At least COP26 can boast one tangible achievement. It’s far and away the highest carbon emitting COP summit, in both aggregate and per participant terms. The conference emitted a total of 102,500 tons of carbon dioxide equivalents, more than double the second highest emitting summit, 2019’s COP25 in Madrid. Way to go everyone!
Citing the rebel-aligned Syrian Civil Defense group, The New Arab is reporting that five people were killed in Syrian-Russian airstrikes in Idlib province on Thursday. According to these claims all five were from one family that had come to Idlib after being displaced from another part of Syria. “One-off” air and artillery strikes, as well as skirmishes between rebel and pro-government forces, are still regular occurrences in northwestern Syria despite a regional ceasefire.

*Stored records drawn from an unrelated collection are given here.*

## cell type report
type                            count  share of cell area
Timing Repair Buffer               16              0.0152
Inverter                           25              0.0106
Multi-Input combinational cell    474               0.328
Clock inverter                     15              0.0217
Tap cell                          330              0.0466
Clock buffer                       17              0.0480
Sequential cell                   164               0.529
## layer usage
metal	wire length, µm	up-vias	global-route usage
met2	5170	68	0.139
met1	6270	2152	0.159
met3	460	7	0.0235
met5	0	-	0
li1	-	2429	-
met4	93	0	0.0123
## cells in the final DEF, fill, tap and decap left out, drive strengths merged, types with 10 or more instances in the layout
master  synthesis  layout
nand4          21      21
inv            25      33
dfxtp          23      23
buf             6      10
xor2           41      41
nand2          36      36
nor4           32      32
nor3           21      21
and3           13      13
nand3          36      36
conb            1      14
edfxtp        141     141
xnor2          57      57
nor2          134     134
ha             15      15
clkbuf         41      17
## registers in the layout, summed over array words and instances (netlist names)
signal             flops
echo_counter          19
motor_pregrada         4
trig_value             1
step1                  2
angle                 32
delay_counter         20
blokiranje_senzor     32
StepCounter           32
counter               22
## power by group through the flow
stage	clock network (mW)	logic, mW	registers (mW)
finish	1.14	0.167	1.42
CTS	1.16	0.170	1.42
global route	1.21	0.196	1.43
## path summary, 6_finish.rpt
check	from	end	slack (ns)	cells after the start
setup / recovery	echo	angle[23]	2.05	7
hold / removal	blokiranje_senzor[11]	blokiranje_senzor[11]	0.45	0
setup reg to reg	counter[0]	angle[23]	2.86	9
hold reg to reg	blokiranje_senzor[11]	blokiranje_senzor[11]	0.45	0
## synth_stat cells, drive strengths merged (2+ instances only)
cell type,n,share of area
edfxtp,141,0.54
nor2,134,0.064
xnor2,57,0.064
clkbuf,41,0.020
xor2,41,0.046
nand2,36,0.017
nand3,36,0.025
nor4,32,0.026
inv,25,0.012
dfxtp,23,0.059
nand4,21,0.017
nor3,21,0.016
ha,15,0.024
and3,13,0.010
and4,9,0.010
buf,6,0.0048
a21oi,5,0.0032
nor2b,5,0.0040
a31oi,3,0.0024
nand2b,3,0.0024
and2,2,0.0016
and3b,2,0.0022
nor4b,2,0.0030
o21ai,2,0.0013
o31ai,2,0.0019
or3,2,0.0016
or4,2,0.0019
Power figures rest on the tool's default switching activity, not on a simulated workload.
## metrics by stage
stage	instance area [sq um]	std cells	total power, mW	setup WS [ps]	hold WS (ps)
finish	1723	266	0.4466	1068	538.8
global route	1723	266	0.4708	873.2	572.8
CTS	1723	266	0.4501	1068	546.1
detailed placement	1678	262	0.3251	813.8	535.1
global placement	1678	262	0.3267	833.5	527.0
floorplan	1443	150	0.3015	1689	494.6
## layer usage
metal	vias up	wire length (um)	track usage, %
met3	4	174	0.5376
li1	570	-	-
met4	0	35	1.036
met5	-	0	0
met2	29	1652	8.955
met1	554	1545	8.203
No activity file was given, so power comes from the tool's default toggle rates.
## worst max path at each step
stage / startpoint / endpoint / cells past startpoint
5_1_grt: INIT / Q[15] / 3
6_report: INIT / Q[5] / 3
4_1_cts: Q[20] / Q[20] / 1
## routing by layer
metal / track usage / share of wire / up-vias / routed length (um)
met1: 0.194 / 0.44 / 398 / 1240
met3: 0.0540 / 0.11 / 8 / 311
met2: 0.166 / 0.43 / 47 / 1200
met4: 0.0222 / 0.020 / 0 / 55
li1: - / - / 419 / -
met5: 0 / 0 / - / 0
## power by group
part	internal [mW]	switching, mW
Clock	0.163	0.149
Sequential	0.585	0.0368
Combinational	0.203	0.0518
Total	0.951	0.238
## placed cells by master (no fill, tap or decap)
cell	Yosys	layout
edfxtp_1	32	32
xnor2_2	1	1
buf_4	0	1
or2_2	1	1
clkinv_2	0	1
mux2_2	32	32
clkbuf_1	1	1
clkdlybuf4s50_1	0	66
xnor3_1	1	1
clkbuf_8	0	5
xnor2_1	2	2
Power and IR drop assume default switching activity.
$ cat /design/flow/design.v
module async_fifo #(
    parameter DATA_WIDTH = 8,
    parameter ADDR_WIDTH = 4
)(
    input  logic                   s_clk,       
    input  logic                   s_rst_n,     
    input  logic                   wr_en,       
    input  logic [DATA_WIDTH-1:0]  s_tdata,     
    input  logic                   s_tlast,     
    input  logic                   m_clk,       
    input  logic                   m_rst_n,     
    output logic [DATA_WIDTH-1:0]  m_tdata,     
    output logic                   m_tlast,     
    input  logic                   rd_en,       
    output logic                   full,        
    output logic                   empty        
);
    logic [DATA_WIDTH-1:0]      mem [(2**ADDR_WIDTH)-1:0];  
    logic [(2**ADDR_WIDTH)-1:0] last_mem;                   
    logic [ADDR_WIDTH-1:0]      wr_addr, rd_addr;           
    logic [ADDR_WIDTH:0]        s_cnt, m_cnt;               
    logic [ADDR_WIDTH:0]        s_cnt_sync, m_cnt_sync;     
    always_ff @(posedge m_clk or negedge m_rst_n) begin
        if (!m_rst_n) begin
            s_cnt_sync <= '0;
        end else begin
            s_cnt_sync <= {s_cnt_sync[ADDR_WIDTH-1:0], s_cnt};
        end
    end
    always_ff @(posedge s_clk or negedge s_rst_n) begin
        if (!s_rst_n) begin
            m_cnt_sync <= '0;
        end else begin
            m_cnt_sync <= {m_cnt_sync[ADDR_WIDTH-1:0], m_cnt};
        end
    end
    always_ff @(posedge s_clk or negedge s_rst_n) begin
        if (!s_rst_n) begin
            s_cnt <= '0;
            wr_addr <= '0;
        end else if (wr_en && !full) begin
            mem[wr_addr] <= s_tdata;
            last_mem[wr_addr] <= s_tlast;
            wr_addr <= wr_addr + 1;
            s_cnt <= s_cnt + 1;
        end
    end
    always_ff @(posedge m_clk or negedge m_rst_n) begin
        if (!m_rst_n) begin
            m_cnt <= '0;
            rd_addr <= '0;
            m_tdata <= '0;
            m_tlast <= '0;
        end else if (rd_en && !empty) begin
            m_tdata <= mem[rd_addr];
            m_tlast <= last_mem[rd_addr];
            rd_addr <= rd_addr + 1;
            m_cnt <= m_cnt + 1;
        end
    end
    assign full  = (s_cnt[ADDR_WIDTH] != m_cnt_sync[ADDR_WIDTH]) &&
                  (s_cnt[ADDR_WIDTH-1:0] == m_cnt_sync[ADDR_WIDTH-1:0]);
    assign empty = (s_cnt_sync[ADDR_WIDTH:0] == m_cnt[ADDR_WIDTH:0]);
endmodule
$ cat /design/flow/run.sh
#!/bin/bash
# OpenROAD 26Q1-2900-gdf79404cd8, Yosys 0.63+post, stock flow scripts
make -C /OpenROAD-flow-scripts/flow DESIGN_CONFIG=/design/flow/config.mk WORK_HOME=/design/flow/orfs finish
$ cat /design/flow/config.mk
export PLATFORM = sky130hd
export DESIGN_NAME = async_fifo
export DESIGN_NICKNAME = async_fifo
export VERILOG_FILES = /design/flow/design.v
export SDC_FILE = /design/flow/constraint.sdc
export NUM_CORES = 4
export LEC_CHECK = 1
export CORE_UTILIZATION = 50
export SYNTH_HDL_FRONTEND = slang
$ cat /design/flow/constraint.sdc
current_design async_fifo

set clk_period 5.6
set clk_io_pct 0.2

create_clock -name clk0 -period $clk_period [get_ports {m_clk}]
create_clock -name clk1 -period $clk_period [get_ports {s_clk}]

set non_clock_inputs [all_inputs -no_clocks]
set_input_delay [expr $clk_period * $clk_io_pct] -clock clk0 $non_clock_inputs
set_output_delay [expr $clk_period * $clk_io_pct] -clock clk0 [all_outputs]
==> job_summary.md <==
### Yosys + OpenROAD results

| Metric | Value |
|---|---|
| Layout area overhead | `17.8%` |
| CTS sink cnt | `181` |
| Yosys adder share | `1.22%` |
| Post-synth seq share | `between 70 and 80%` |
| Post_cts resized | `0` |
| Antenna Cells | `0` |
| Die Ht | `between 100 and 150 um` |
| Top cells by area | `edfxtp_1 (60%), dfrtp_1 (13%), mux4_2 (5.3%), mux2_2 (4.5%), mux4_1 (3.6%)` |
| Post-synth EDFFs | `roughly 140` |
| Hold endpoint | `m_cnt_sync[4]` |
| Post-synthesis cell area | `7200 um2` |
| Yosys simple share | `under 10%` |
| Clock-pin slew on the worst setup and hold paths | `approximately 0.06 ns` |
| Vias | `roughly 3500` |
| Cell count after synthesis | `around 380` |
| Cell with the most instances after synthesis | `edfxtp_1` |
| Crit path required time | `around 4.5 ns` |
| Top_reg_cell synth | `edfxtp_1` |
| Int Power | `between 3 and 4 mW` |
| P per Cell Area | `about 510 nW/um2` |
| IO Count | `26` |
| Reg2Reg Depth | `5` |
| Vias per Instance | `5.73` |
| CP Capture Type | `output port` |
| Iteration tally of the first detailed-router pass | `4` |
| Fraction of layout cells with a size suffix above 1 | `between 20% and 30%` |
| # fillers | `1010` |
| Buffers on Ports | `24` |
| Distinct lib cells | `30` |
| Initial core utilization | `just over 50%` |
| Worst Hold Class | `register to register` |
| Critical R2R Capture | `m_tdata[0]` |
| Clk network pwr share | `approximately 30%` |
| Post-synth top cells | `edfxtp_1 (144), dfrtp_1 (37), mux2_2 (29), xnor2_1 (23), o22ai_1 (18)` |
| Vias in the first global route | `about 3800` |
| Hold depth | `0` |
| Status | `complete, no violations` |
| Setup TNS | `0 ns` |
| Die Span X | `~120 um` |
| Switching pwr | `between 1 and 1.5 mW` |
| Worst-margin pin slew | `about 0.84 ns` |
| Synth area leader | `edfxtp_1` |
| Worst setup SP type | `register` |
| Drt first-iter violations | `219` |
| Fin. Hold Viols | `0` |
| Avg WL per Cell | `between 20 and 25 um` |
| Area share, top type | `about three fifths` |
| Largest net degree at the start of global routing | `48` |
| XOR/XNOR Area Share | `between 2 and 3%` |
| Max Cap Violations | `0` |
| Maximum VDD drop | `0.310 mV` |
| Combinational power share | `28.5%` |
| FP Rows | `between 40 and 50` |
| Area figure in the yosys stat output | `just over 7000 um2` |
| Placer Congestion | `between 0.8 and 0.9` |
| RSZ-0062 raised after global routing | `false` |
| CP Class | `register to output port` |
| Top non-seq family | `multiplexers` |
| Max Slew Vio Count | `0` |
| Initial antenna violation count | `0` |
| Detail Placement HPWL | `around 9 mm` |
| Switching share of power | `a little under a third` |
| Fin area | `about 8500 um2` |
| Compound Share, Synth | `3.54%` |
| Synth flops | `around 180` |
| Placement Cell Area | `7810 um2` |
| GRT Total Usage | `~23%` |
| Hold Crit Start | `m_cnt[4]` |
| MUX area fraction | `15.1%` |
| Ys Warns | `0` |
| Die area | `14900 um2` |
| GR Overflow Total | `0` |
| R2r setup slk | `around 3.3 ns` |
| Sequential share of power | `41.6%` |
| Post-Route WL | `about 14 mm` |
| First-pass GRT wire length | `roughly 22 mm` |
| Ys async rst share | `20.4%` |
| Final setup viols | `0` |
| Crit-path max FO | `8` |
| Total setup buffers inserted after CTS | `0` |
| Worst path arrival time | `between 1.5 and 2 ns` |
| CORE AREA | `about 14000 um2` |
| OpenROAD warning count | `29` |
| Syn Area/Cell | `~19 um2` |
| Max-slew headroom | `around 44%` |
| Hold_buf cts | `0` |
| Worst r2r src | `rd_addr[1]` |
| Ys cells | `between 300 and 400` |
| # DRC | `0` |
| Leakage power | `roughly 2.9 nW` |
| DRT antenna net count | `0` |
| CTS tree | `done` |
| Setup Skew | `around 0.012 ns` |
cell families (layout without fill, tap and decap cells):
| logic type | after synthesis | in the layout |
|---|---|---|
| AOI/OAI and AO/OA | 40 | 40 |
| xor gates and xnor gates | 24 | 24 |
| adders and majority gates | 7 | 7 |
| buffers and inverters | 22 | 86 |
| DFF | 181 | 181 |
| muxes | 67 | 67 |
| and+or+nand+nor | 34 | 34 |
flip-flops by register name, indices dropped and copies added (netlist names):
register / cells
mem: 128
last_mem: 16
m_tdata: 8
m_cnt: 5
m_cnt_sync: 5
s_cnt: 5
s_cnt_sync: 5
rd_addr: 4
wr_addr: 4
m_tlast: 1
layout by cell type (no fill, tap or decap), drive strengths merged, types with 11 or more instances in the layout:
cell type / instances
nor4: 14
edfxtp: 144
buf: 18
o22ai: 18
clkdlybuf4s50: 24
mux4: 27
o21ai: 11
dfrtp: 37
mux2: 31
xnor2: 23
clkbuf: 22
routing by layer:
metal,GRT usage [%],vias up,wire length [um]
met5,1.74,-,0
met1,38.8,1756,6210
li1,-,1617,-
met4,5.09,0,376
met3,11.4,22,1440
met2,30.9,150,6280
cell type report:
type | count | area (um2) | share of cell area, %
clock inverters | 14 | 173 | 2.03
repair buffers | 42 | 375 | 4.42
multi-input cells | 172 | 1920 | 22.6
inverters | 8 | 32.5 | 0.383
well taps | 180 | 225 | 2.65
flip-flops and latches | 181 | 5250 | 61.9
clock buffers | 22 | 508 | 5.99
how the worst max path moves through the flow:
stage | startpoint | to | depth (start not counted)
6_report | s_cnt[1] | full | 4
5_1_grt | s_cnt[0] | full | 4
4_1_cts | s_cnt[1] | full | 4
metrics by stage:
stage                     setup slack, ns  hold WS, ns  cells  total power [mW]  util, %
after detailed placement             2.19        0.438    583              3.10     55.8
after floorplan                      2.79        0.410    375              2.66        -
after global routing                 2.35        0.338    619              4.60     60.7
after CTS                            2.51        0.301    619              4.40     60.7
after global placement               2.27        0.437    583              3.08     55.8
final                                2.54        0.318    619              4.36     60.7
power groups by stage:
stage | registers [mW] | logic (mW) | clock network [mW]
after CTS | 1.82 | 1.26 | 1.32
after global routing | 1.84 | 1.38 | 1.38
final | 1.81 | 1.24 | 1.30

Another regular feature of life in northern Syria these days is water shortages. Climate change, exacerbated by Turkish over-damming on the Euphrates and Tigris rivers, has left water levels “critically low” according to the World Food Program. In addition to the obvious need for clean water, the shortages are impacting the operation of the Tishreen dam, a key source of electricity for northeastern Syria. If the dam fails completely, as it’s close to doing, the facility will likely flood with water and be damaged beyond repair.